The focus of this paper is a review of methods and algorithms for human motion detection in the presence of nonstationary environmental background noise. Human footstep forces on the ground/floor generate periodic broadband seismic and sound signals envelopes with two characteristic times, T1 (the footstep repetition time, which is equal to the time of the whole body periodic vibrations) and T2 (the footstep duration time, which is equal to the time interval for a single footstep from "heel strike" to "toe slap and weight transfer"). Human body motions due to walking are periodic
movements of a multiple-degrees-of-freedom mechanical system with a specific cadence frequency equal to 1/T1. For a
walking human, the cadence frequencies for the appendages are the same and lie below 3 Hz. Simultaneously collecting footstep seismic, ultrasonic, and Doppler signals of human motion enhance the capability to detect humans in quiet and noisy environments.
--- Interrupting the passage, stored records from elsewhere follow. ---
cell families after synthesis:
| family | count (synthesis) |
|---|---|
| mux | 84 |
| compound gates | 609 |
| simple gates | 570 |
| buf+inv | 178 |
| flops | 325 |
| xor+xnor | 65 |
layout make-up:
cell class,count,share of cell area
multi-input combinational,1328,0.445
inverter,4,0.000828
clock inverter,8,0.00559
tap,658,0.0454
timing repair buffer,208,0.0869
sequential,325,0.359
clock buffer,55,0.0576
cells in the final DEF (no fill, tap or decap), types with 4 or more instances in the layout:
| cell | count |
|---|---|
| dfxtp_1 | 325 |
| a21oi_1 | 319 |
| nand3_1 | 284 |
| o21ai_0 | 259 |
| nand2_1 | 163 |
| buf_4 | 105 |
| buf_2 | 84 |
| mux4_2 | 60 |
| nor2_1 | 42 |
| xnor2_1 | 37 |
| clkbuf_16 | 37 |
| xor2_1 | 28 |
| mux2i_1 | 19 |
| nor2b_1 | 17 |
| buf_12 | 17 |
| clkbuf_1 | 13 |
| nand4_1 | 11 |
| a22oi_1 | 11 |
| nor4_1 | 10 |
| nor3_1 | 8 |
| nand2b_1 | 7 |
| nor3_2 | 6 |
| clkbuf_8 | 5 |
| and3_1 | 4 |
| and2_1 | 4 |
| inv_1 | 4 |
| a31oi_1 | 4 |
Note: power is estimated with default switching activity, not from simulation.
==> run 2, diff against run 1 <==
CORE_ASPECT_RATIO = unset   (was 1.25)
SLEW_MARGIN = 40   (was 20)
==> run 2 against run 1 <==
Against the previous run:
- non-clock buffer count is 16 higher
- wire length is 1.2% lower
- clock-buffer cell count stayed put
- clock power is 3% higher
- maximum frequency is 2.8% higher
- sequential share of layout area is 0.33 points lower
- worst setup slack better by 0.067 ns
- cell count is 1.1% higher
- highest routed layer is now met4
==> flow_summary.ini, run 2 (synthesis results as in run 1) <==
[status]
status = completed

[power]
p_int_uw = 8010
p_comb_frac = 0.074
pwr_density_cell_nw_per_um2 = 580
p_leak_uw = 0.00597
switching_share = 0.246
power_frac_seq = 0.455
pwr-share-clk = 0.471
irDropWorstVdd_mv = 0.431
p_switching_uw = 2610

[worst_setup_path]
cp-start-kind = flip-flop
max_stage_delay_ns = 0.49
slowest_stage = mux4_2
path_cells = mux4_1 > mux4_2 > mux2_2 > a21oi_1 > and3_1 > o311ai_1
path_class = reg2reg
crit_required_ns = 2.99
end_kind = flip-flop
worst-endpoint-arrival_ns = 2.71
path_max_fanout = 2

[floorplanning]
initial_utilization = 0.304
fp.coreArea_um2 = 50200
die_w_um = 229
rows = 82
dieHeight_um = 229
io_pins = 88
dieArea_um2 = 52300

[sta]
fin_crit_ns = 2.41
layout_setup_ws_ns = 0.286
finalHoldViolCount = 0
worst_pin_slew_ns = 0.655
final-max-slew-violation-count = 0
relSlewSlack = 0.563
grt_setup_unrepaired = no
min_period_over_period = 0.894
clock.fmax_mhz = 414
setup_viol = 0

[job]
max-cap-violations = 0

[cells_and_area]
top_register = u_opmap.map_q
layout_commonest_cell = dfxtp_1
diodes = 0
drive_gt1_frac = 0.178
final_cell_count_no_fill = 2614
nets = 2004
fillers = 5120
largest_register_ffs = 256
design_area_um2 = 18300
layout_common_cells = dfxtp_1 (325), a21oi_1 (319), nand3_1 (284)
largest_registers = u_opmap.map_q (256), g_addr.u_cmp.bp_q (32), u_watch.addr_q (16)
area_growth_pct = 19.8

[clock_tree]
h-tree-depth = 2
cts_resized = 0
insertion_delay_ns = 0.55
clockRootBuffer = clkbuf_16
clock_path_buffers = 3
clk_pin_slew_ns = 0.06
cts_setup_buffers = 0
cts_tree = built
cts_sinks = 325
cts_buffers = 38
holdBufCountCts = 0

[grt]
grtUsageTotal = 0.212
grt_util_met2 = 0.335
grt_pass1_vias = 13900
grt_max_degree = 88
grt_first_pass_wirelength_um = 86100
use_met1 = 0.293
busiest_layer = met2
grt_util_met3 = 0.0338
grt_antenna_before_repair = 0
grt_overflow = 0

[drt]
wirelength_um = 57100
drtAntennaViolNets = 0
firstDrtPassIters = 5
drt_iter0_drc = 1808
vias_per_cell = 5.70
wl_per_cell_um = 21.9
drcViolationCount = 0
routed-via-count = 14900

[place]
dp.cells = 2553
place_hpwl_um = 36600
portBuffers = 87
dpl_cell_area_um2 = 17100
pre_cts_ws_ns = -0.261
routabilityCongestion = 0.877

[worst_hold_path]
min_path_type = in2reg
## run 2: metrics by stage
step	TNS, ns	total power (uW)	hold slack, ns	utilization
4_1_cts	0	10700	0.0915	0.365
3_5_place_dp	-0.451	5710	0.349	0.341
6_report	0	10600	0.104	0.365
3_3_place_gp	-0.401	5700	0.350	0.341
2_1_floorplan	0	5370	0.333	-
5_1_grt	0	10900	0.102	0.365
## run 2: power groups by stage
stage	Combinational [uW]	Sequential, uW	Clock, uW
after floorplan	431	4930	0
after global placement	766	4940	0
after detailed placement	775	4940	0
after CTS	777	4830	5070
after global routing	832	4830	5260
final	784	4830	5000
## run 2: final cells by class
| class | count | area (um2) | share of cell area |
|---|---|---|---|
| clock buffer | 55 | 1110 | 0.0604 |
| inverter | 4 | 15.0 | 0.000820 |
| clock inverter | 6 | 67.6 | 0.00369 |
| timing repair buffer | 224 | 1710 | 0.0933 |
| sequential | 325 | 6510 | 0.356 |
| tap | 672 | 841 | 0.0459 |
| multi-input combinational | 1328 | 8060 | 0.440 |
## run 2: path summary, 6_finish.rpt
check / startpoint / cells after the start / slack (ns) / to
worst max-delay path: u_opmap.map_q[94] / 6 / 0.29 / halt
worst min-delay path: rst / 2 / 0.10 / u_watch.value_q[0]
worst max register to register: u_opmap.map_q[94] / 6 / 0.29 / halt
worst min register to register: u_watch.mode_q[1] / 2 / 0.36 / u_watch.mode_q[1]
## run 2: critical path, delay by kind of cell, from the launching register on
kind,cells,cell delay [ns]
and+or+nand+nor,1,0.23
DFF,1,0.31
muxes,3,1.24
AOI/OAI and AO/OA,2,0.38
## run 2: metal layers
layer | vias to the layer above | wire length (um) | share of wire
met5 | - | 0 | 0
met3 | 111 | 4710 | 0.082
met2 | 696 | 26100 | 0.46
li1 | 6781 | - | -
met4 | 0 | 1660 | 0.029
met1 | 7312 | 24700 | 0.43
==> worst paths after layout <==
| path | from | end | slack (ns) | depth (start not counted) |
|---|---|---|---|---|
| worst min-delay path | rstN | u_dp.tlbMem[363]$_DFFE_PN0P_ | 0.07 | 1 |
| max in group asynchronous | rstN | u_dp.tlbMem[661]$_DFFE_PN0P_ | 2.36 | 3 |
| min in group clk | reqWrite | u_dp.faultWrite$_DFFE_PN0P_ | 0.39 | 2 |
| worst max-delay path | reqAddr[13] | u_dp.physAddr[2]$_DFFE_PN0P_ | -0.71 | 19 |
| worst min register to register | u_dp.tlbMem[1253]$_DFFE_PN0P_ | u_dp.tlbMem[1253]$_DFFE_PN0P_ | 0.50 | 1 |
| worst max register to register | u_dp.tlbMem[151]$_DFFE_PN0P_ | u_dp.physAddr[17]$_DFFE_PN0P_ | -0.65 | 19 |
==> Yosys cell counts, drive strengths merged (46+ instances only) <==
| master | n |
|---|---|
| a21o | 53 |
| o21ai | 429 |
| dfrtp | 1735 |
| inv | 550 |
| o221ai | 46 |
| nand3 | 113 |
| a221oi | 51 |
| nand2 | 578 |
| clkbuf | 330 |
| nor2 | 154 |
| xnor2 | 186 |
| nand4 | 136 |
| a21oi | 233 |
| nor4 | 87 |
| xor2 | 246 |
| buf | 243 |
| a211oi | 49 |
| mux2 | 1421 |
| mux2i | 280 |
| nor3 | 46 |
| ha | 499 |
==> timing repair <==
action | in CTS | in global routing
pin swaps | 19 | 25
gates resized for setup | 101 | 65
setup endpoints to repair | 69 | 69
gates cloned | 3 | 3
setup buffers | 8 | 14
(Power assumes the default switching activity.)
<file path="config.mk">
export PLATFORM = sky130hd
export DESIGN_NAME = msq_square
export DESIGN_NICKNAME = d
export VERILOG_FILES = /design/src/rtl/msq_pkg.sv /design/src/rtl/msq_coef_prod.sv /design/src/rtl/msq_csa_tree.sv /design/src/rtl/msq_coef_resolve.sv /design/src/rtl/msq_square.sv
export SDC_FILE = /design/constraint.sdc
export NUM_CORES = 2
export LEC_CHECK = 0
export BUFFER_PORTS_ARGS = -buffer_cell sky130_fd_sc_hd__buf_4
export CORE_MARGIN = 2
export CORE_UTILIZATION = 55
export DETAILED_ROUTE_END_ITERATION = 12
export GPL_TIMING_DRIVEN = 1
export PLACE_DENSITY = 0.68
export REMOVE_ABC_BUFFERS = 1
export SKIP_LAST_GASP = 1
export SLEW_MARGIN = 25
export SYNTH_ARGS = -nofsm -noshare
export SYNTH_HDL_FRONTEND = slang
export SYNTH_SLANG_ARGS = --single-unit
</file>
<file path="constraint.sdc">
create_clock -name clk -period 0.8 [get_ports clk]
set_clock_uncertainty 0.15 [all_clocks]
set_input_delay 0.08 -clock clk [delete_from_list [all_inputs] [get_ports clk]]
set_output_delay 0.08 -clock clk [all_outputs]
set_load 0.05 [all_outputs]
</file>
The common denominator of in the use of these orthogonal sensors (seismic, ultrasonic, Doppler) is a signal-processing algorithm package that allows detection of human-specific time-frequency signatures and discriminates them using a distinct cadence frequency from signals produced by other moving and stationary
objects (e.g. vehicular and animal signatures). It has been experimentally shown that human cadence frequencies for
seismic, passive ultrasonic, and Doppler motion signatures are equivalent and temporally stable.